*** Given records Section Begins ***

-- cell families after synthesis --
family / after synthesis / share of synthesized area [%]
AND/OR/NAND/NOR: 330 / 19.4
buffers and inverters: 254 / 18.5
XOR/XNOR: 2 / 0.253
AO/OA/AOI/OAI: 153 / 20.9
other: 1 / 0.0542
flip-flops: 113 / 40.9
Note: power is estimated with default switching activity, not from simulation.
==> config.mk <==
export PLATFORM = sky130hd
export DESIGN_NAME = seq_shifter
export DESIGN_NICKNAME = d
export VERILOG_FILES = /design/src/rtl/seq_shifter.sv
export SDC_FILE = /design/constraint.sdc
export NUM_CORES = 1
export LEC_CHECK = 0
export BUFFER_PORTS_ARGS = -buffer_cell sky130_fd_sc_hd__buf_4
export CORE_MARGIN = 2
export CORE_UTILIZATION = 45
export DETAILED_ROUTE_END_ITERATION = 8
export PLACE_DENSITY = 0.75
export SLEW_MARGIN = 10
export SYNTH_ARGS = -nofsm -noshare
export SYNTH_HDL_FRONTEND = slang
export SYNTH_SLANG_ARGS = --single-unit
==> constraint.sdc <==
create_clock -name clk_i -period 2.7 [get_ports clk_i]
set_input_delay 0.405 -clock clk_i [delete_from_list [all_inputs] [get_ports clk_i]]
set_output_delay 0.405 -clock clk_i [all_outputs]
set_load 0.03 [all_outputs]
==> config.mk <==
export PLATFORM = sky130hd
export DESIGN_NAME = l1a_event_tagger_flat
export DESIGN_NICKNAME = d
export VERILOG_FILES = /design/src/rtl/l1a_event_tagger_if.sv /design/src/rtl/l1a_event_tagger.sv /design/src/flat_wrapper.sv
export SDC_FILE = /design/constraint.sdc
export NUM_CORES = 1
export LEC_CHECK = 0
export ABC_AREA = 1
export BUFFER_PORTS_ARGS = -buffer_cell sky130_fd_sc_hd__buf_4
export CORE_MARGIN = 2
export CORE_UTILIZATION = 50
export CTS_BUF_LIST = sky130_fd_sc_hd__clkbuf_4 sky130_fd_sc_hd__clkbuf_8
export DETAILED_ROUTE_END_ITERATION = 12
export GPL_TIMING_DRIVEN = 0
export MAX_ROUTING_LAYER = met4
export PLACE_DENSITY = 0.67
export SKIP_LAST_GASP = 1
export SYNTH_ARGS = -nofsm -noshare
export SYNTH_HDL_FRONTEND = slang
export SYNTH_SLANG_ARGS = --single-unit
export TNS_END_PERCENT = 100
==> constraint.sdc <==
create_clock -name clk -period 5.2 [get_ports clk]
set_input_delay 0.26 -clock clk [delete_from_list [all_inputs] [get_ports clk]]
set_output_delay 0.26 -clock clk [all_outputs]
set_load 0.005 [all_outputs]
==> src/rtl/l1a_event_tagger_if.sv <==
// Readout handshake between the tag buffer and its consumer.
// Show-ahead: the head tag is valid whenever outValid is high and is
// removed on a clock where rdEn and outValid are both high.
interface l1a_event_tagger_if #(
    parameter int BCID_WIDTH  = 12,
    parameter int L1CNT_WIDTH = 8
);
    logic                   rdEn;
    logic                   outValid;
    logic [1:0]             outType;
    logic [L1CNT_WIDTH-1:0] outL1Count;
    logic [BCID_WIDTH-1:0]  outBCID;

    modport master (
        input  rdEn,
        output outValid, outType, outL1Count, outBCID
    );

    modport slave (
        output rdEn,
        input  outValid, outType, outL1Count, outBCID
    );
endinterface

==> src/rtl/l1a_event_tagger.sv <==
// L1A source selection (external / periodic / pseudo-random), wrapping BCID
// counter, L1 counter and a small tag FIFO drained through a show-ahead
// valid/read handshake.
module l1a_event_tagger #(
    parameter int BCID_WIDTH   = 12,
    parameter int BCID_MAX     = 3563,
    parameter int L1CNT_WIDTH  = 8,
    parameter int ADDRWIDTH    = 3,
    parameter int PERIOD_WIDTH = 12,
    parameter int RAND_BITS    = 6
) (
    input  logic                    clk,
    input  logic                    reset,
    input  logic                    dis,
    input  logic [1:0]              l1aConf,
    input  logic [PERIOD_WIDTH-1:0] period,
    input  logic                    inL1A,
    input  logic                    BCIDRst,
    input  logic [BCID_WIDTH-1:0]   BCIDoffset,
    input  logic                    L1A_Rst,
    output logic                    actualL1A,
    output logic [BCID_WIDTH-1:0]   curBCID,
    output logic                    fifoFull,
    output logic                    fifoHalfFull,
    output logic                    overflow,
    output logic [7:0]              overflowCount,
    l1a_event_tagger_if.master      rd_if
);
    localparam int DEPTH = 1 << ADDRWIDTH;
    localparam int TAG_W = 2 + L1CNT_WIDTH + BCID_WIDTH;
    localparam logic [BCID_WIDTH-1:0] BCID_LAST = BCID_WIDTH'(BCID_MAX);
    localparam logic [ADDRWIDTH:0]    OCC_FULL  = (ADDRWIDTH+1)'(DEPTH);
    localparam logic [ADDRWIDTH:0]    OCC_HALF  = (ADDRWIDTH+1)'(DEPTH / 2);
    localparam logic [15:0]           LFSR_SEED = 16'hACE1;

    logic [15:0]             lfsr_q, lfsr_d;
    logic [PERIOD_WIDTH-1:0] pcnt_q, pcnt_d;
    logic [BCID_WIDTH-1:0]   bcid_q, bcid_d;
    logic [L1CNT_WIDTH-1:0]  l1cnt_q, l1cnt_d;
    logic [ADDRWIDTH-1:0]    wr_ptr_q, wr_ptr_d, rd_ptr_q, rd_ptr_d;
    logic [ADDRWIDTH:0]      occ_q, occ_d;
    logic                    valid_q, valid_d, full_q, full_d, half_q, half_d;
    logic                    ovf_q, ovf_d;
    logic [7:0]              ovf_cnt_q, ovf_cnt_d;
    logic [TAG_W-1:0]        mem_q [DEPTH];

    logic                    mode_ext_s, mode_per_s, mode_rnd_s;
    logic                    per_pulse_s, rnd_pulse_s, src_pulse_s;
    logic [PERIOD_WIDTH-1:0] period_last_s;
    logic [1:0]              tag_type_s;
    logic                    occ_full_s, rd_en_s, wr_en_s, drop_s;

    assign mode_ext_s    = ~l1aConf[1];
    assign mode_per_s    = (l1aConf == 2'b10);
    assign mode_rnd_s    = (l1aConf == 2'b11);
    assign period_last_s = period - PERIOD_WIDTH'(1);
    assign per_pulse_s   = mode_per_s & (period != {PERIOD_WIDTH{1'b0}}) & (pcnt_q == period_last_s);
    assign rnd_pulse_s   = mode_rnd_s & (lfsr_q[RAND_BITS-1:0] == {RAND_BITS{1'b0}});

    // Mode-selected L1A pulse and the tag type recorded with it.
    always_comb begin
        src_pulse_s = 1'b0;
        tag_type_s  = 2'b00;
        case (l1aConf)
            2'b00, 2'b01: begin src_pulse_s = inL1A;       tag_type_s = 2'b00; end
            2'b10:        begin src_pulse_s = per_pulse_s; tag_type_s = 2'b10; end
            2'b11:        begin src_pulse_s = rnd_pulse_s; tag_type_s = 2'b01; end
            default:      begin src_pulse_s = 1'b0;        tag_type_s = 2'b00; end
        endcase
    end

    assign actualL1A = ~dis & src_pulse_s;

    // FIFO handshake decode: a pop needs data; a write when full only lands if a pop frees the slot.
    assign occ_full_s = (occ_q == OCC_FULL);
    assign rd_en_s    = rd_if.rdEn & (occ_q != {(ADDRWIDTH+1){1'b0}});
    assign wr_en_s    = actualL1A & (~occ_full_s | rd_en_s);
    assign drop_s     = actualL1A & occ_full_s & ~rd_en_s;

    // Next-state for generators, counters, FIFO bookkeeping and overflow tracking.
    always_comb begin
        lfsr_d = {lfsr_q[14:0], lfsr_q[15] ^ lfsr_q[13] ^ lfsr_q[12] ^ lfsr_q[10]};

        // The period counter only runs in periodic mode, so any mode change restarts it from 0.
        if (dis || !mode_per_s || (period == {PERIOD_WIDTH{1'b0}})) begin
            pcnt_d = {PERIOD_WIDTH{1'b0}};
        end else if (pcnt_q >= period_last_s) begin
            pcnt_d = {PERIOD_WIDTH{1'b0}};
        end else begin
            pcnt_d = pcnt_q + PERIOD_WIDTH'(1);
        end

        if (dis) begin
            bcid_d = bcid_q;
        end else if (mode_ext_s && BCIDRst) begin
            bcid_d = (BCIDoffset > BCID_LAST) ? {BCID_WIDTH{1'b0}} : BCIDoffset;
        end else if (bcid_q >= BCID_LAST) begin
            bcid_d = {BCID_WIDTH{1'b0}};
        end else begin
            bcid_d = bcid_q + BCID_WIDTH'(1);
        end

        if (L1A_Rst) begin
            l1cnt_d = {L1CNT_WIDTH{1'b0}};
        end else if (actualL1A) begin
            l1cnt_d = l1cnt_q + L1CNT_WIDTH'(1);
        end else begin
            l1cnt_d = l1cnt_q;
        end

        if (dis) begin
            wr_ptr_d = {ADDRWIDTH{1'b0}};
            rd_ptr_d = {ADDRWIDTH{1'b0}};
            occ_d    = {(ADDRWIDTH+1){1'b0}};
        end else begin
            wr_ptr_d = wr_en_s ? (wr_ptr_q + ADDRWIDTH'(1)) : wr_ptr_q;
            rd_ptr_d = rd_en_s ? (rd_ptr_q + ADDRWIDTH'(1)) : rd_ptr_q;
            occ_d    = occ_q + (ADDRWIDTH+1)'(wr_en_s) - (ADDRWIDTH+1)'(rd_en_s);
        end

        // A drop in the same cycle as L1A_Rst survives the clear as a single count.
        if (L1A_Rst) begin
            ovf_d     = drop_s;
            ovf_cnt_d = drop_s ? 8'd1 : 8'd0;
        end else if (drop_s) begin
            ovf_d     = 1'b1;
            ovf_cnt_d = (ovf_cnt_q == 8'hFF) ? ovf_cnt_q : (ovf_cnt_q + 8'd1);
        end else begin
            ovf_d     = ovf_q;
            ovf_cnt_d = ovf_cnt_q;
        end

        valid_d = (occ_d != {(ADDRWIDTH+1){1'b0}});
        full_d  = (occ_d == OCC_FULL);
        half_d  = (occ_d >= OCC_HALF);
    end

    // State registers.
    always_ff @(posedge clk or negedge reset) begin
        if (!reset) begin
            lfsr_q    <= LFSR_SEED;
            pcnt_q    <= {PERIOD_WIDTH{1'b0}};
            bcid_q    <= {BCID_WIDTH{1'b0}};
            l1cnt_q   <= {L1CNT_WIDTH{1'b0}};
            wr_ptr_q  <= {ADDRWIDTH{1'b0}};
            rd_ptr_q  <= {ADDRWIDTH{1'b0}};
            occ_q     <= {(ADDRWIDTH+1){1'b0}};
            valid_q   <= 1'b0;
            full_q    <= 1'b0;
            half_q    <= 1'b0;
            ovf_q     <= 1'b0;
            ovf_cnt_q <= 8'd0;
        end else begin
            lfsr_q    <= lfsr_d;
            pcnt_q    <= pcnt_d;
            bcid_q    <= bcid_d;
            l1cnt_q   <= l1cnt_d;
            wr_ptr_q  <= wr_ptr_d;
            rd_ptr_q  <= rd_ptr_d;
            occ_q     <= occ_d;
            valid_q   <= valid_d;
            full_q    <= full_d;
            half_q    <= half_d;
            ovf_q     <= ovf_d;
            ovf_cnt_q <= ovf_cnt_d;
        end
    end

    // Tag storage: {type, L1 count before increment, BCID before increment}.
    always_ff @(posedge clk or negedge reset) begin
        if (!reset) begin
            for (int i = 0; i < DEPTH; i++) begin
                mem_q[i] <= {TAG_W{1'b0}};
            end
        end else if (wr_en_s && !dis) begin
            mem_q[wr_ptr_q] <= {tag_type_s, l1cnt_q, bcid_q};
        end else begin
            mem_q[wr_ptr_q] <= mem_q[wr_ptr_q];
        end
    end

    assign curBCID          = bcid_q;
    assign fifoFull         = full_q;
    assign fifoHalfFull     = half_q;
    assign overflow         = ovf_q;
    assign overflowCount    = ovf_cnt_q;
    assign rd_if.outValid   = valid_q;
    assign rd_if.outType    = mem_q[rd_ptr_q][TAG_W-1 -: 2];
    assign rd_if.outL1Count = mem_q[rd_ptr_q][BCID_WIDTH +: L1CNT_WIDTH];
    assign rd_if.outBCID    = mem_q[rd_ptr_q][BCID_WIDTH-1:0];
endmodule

*** Given records Section Ends ***

What you are asked to do: Each line carrying the string "curBCID" should be copied out from the entries.

Exercise result:
    output logic [BCID_WIDTH-1:0]   curBCID,
    assign curBCID          = bcid_q;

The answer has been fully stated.